**TASK TO COMPLETE**: In the listing below, find the line with "run 2: layer" and the line with "swaps | 3 | 3 |". Repeat those two lines and all lines between them exactly.

**GIVEN DATA**:
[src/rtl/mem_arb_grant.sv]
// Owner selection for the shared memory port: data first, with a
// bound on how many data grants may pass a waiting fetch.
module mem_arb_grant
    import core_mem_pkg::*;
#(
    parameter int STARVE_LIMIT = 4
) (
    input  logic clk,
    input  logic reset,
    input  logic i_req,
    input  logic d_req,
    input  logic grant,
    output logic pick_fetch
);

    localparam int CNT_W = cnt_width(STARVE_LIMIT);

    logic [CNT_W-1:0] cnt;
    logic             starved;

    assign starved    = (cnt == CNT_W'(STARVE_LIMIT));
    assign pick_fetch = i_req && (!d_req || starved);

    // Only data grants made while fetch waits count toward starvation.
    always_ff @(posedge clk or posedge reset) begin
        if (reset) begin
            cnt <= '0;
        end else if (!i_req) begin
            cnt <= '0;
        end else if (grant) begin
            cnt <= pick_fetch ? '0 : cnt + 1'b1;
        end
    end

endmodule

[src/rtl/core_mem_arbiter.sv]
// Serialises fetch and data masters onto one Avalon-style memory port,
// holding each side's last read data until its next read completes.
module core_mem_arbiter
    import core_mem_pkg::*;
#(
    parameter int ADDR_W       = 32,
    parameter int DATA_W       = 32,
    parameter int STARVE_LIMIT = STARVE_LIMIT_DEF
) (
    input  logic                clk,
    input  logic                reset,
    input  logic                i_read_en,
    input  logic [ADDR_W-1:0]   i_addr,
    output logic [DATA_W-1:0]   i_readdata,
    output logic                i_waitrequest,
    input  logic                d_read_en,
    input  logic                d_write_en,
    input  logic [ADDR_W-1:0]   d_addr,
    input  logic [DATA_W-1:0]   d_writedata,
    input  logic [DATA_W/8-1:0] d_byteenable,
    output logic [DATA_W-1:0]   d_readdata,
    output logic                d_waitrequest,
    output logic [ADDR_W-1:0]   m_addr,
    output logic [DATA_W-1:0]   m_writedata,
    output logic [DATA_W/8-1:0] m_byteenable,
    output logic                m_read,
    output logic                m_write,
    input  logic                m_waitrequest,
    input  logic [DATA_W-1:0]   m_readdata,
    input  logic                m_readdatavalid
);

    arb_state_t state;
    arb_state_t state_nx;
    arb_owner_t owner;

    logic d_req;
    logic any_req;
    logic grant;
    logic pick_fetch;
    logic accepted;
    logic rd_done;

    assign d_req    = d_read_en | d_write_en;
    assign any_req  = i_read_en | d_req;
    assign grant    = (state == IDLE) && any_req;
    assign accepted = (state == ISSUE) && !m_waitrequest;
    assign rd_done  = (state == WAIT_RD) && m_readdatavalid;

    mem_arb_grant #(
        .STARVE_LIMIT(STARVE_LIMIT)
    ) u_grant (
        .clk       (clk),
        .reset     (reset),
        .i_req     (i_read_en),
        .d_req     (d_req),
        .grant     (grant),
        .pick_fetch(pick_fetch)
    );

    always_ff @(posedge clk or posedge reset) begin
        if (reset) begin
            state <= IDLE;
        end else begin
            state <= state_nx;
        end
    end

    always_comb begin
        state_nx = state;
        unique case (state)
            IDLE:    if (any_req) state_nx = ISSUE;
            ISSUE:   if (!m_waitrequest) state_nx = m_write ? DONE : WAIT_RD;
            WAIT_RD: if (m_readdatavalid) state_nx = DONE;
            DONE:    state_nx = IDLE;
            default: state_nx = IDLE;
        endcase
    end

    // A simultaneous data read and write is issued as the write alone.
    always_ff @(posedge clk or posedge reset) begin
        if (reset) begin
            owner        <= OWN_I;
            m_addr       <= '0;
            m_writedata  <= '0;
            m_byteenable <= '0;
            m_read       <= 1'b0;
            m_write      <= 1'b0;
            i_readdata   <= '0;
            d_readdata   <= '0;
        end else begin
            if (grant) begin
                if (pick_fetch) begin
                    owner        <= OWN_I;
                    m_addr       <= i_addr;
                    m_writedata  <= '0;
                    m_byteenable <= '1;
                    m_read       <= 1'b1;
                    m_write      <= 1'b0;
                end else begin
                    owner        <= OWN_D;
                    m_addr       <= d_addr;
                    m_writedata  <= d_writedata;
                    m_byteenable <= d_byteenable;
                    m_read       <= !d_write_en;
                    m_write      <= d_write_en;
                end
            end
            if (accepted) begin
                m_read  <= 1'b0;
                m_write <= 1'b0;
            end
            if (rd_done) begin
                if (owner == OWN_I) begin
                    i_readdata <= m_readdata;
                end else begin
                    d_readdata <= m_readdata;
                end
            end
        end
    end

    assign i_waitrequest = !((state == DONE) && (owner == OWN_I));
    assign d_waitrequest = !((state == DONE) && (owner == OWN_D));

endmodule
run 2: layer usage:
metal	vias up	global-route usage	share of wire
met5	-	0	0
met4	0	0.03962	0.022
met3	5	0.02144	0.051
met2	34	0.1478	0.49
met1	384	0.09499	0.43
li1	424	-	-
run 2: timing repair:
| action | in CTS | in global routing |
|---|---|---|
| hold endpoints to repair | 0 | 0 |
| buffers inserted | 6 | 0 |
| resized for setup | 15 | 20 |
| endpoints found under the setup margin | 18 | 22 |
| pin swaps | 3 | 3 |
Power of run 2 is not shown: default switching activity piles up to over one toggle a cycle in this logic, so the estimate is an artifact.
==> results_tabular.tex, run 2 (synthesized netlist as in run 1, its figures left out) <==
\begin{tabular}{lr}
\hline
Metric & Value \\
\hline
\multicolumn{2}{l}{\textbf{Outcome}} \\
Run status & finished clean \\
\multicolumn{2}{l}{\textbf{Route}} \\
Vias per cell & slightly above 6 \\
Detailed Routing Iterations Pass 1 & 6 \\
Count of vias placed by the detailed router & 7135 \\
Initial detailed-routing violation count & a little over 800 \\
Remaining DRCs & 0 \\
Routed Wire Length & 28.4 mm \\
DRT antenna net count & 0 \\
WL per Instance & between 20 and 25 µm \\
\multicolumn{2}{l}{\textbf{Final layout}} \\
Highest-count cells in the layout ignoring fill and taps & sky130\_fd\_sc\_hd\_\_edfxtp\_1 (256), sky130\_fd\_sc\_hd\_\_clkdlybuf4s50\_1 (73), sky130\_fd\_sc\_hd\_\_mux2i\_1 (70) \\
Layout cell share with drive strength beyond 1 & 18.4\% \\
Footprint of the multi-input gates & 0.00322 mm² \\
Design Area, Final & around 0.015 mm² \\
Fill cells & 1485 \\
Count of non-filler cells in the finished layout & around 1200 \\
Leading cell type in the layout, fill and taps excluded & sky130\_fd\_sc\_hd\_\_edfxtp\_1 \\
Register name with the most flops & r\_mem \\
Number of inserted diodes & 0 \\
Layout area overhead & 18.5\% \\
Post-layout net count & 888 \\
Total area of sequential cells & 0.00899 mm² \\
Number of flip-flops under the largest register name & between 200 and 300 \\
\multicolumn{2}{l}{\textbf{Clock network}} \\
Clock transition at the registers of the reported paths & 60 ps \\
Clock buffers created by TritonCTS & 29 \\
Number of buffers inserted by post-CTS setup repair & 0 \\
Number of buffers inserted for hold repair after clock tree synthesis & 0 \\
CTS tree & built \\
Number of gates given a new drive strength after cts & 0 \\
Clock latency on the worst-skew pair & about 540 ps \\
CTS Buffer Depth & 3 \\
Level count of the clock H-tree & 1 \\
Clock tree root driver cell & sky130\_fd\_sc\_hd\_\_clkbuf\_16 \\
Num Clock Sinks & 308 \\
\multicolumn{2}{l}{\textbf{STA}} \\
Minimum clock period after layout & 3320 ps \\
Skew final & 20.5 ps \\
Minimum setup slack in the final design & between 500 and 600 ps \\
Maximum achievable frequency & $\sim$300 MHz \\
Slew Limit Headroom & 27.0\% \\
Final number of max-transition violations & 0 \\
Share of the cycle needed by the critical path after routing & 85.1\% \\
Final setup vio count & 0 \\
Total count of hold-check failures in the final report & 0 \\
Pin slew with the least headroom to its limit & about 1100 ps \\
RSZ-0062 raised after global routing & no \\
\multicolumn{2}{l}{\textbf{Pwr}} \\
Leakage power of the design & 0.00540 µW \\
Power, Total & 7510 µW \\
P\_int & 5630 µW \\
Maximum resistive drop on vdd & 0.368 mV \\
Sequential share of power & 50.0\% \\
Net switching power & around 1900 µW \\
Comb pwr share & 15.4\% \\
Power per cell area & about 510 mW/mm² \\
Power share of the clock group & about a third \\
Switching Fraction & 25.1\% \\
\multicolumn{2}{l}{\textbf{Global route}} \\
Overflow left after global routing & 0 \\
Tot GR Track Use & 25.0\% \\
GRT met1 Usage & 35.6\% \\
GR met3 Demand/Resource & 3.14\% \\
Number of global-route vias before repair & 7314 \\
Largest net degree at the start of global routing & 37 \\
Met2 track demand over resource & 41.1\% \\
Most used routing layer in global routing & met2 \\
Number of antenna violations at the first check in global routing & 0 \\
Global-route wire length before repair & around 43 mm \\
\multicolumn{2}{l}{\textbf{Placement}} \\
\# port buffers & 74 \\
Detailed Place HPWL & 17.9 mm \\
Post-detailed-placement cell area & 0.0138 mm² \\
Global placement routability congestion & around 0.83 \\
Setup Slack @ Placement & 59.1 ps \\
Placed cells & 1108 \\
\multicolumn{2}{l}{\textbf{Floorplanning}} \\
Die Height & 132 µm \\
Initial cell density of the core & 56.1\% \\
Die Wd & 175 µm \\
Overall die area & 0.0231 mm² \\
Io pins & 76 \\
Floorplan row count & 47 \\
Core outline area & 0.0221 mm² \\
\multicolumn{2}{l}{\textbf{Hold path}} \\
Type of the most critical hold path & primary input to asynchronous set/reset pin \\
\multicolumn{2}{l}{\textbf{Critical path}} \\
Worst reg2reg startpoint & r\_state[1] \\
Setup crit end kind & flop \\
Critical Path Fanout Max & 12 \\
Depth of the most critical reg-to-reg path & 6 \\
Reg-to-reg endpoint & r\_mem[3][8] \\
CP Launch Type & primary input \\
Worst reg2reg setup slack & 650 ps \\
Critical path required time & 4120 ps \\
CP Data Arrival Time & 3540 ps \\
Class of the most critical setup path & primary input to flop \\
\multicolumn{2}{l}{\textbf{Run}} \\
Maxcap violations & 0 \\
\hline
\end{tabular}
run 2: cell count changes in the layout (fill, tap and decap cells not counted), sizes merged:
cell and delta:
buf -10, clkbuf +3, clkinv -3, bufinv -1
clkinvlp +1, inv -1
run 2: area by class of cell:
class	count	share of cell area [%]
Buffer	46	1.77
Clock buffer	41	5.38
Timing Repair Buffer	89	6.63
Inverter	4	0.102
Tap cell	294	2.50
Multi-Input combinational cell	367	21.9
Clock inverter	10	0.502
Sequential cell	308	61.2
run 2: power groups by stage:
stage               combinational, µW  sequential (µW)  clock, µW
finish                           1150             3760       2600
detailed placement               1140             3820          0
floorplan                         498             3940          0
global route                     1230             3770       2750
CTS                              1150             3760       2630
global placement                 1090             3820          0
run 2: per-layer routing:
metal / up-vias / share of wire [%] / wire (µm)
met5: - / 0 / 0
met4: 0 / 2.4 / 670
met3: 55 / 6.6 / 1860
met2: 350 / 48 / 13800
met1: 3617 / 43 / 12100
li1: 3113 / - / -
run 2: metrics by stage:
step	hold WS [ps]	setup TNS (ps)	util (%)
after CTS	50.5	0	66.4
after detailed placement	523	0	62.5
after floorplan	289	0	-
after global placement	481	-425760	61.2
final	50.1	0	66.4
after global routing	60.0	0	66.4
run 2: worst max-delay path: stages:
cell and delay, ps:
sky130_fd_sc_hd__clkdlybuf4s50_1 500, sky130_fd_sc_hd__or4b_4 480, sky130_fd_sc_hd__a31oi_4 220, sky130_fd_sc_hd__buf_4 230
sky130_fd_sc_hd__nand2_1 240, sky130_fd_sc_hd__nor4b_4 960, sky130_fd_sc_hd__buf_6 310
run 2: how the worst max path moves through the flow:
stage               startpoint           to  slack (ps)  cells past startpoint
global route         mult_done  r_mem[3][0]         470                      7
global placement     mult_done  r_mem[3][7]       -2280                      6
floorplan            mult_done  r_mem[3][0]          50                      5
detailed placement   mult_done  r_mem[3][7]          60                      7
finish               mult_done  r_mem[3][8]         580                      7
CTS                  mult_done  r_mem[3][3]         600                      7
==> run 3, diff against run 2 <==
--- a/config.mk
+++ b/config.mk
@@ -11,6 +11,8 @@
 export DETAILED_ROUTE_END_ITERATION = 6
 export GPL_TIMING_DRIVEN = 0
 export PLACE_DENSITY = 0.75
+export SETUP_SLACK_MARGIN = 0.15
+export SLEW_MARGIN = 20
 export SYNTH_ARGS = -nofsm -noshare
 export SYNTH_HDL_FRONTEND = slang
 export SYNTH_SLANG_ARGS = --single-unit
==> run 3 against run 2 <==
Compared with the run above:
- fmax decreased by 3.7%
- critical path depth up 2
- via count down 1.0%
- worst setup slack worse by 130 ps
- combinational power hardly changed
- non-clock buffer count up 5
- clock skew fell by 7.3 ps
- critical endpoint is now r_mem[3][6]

**PROBLEM SOLUTION**:
run 2: layer usage:
metal	vias up	global-route usage	share of wire
met5	-	0	0
met4	0	0.03962	0.022
met3	5	0.02144	0.051
met2	34	0.1478	0.49
met1	384	0.09499	0.43
li1	424	-	-
run 2: timing repair:
| action | in CTS | in global routing |
|---|---|---|
| hold endpoints to repair | 0 | 0 |
| buffers inserted | 6 | 0 |
| resized for setup | 15 | 20 |
| endpoints found under the setup margin | 18 | 22 |
| pin swaps | 3 | 3 |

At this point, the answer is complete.